Martijn heeft een Harley – een softail, voor de liefhebbers – waar hij een beetje verliefd op is. Dat hebben mensen met motoren sowieso vaak, maar vooral Harley-rijders krijgen warme gevoelens van al dat chroom. Als buitenstaander – en iemand die een motor vooral ervaart als lawaaierige indringer op stille landweggetjes – snapte ik daar altijd maar weinig van. Van die intens gevoelde emoties noch van die onverwoestbare reputatie van het merk. Ik bedoel, er zijn talloze leuke, aardige jongens die op een Harley rijden, maar ook best wel wat onfrisse types die zich met moord en drugs en zo bezighouden.
Maar ik heb het even uitgezocht en er zit eigenlijk een prachtig verhaal achter. Zo prachtig dat zelfs ik er warme gevoelens van kreeg.

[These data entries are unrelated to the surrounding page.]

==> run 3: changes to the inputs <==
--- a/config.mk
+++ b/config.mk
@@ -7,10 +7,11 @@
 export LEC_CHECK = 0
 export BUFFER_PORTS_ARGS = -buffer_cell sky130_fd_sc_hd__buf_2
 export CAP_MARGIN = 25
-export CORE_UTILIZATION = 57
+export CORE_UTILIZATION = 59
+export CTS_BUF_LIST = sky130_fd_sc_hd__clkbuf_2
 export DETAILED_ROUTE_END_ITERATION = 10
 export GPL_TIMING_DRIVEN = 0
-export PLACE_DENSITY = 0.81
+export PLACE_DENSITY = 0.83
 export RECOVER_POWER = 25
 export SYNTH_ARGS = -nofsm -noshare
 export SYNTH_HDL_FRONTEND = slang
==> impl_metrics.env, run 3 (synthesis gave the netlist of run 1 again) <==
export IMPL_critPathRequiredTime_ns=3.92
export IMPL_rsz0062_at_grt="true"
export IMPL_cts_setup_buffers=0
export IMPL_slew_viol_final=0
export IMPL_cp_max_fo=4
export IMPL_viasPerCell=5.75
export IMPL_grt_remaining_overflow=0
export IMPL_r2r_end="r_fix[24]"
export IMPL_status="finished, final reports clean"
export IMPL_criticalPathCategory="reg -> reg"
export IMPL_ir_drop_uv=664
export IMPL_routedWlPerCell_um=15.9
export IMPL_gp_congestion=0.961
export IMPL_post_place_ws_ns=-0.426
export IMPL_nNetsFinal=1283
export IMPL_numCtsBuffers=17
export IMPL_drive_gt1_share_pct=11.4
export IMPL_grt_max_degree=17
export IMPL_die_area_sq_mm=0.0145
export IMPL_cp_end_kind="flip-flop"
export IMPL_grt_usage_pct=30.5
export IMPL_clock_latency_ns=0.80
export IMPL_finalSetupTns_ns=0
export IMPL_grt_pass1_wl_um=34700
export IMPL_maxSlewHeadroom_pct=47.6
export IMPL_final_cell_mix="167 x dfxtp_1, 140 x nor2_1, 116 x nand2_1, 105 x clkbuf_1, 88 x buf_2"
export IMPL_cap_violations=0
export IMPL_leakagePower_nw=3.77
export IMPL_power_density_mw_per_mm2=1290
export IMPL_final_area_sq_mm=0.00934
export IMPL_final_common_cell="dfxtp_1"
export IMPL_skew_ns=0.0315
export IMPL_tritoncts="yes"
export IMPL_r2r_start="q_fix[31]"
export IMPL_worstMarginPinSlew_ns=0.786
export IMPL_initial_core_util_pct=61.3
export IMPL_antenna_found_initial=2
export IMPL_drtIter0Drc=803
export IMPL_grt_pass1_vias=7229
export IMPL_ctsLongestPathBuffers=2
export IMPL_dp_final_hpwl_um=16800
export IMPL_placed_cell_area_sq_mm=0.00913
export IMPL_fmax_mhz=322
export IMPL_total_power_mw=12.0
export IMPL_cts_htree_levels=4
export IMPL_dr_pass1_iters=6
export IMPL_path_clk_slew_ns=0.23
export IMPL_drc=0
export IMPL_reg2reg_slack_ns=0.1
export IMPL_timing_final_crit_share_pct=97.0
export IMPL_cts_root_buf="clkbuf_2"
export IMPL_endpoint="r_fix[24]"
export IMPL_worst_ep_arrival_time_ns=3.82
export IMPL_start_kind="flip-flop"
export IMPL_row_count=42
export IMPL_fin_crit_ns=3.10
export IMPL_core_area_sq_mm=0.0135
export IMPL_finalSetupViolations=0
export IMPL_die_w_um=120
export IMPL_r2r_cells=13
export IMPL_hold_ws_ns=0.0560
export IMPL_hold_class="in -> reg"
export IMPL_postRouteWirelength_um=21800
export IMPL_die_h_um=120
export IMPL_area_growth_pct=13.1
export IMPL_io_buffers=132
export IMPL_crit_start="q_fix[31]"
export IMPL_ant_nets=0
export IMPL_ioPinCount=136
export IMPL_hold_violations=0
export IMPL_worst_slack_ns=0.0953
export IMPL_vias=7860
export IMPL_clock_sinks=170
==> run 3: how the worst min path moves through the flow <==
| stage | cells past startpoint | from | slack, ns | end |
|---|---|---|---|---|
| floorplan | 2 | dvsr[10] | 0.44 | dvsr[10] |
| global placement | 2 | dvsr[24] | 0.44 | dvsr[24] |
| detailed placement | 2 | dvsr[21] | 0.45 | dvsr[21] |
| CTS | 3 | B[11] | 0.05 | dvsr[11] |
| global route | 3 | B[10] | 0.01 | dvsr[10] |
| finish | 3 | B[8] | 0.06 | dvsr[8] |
**config.mk**
```make
export PLATFORM = sky130hd
export DESIGN_NAME = key_search
export DESIGN_NICKNAME = d
export VERILOG_FILES = /design/src/rtl/key_search.sv
export SDC_FILE = /design/constraint.sdc
export NUM_CORES = 1
export LEC_CHECK = 0
export ABC_AREA = 1
export BUFFER_PORTS_ARGS = -buffer_cell sky130_fd_sc_hd__buf_2
export CAP_MARGIN = 20
export CORE_MARGIN = 2
export CORE_UTILIZATION = 40
export CTS_CLUSTER_DIAMETER = 60
export DETAILED_ROUTE_END_ITERATION = 8
export HOLD_SLACK_MARGIN = 0.03
export PLACE_DENSITY = 0.65
export RECOVER_POWER = 25
export REMOVE_ABC_BUFFERS = 1
export SYNTH_ARGS = -nofsm -noshare
export SYNTH_HDL_FRONTEND = slang
export SYNTH_SLANG_ARGS = --single-unit
```
**constraint.sdc**
```tcl
create_clock -name clk -period 1.7 [get_ports clk]
set_clock_uncertainty 0.1 [all_clocks]
set_input_delay 0.51 -clock clk [delete_from_list [all_inputs] [get_ports clk]]
set_output_delay 0.51 -clock clk [all_outputs]
set_load 0.005 [all_outputs]
```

William Harley en Arthur Davidson groeiden op in Milwaukee aan het einde van de 19de eeuw, in de hoogtijdagen van de Tweede Industriële Revolutie. Davidson was technicus; Harley was fietsenmaker. Dat kwam geweldig uit. De twee vrienden bouwden in hun vrije tijd en puur voor de lol een fiets met een motor erin. In 1903 tufte het resultaat voor het eerst rond.
Hun creatie viel zo in de smaak dat andere mensen er ook eentje wilden. Lang verhaal kort: in 1907 werd Harley-Davidson Motor Company opgericht. Om het bedrijf in de kijker te spelen schreef een broer van Davidson zich in voor een soort motorcross door de staat New York. En hij won. Natuurlijk, zou ik bijna zeggen. De winst deed het bedrijf goed én trok de aandacht van een belangrijke man, generaal Pershing.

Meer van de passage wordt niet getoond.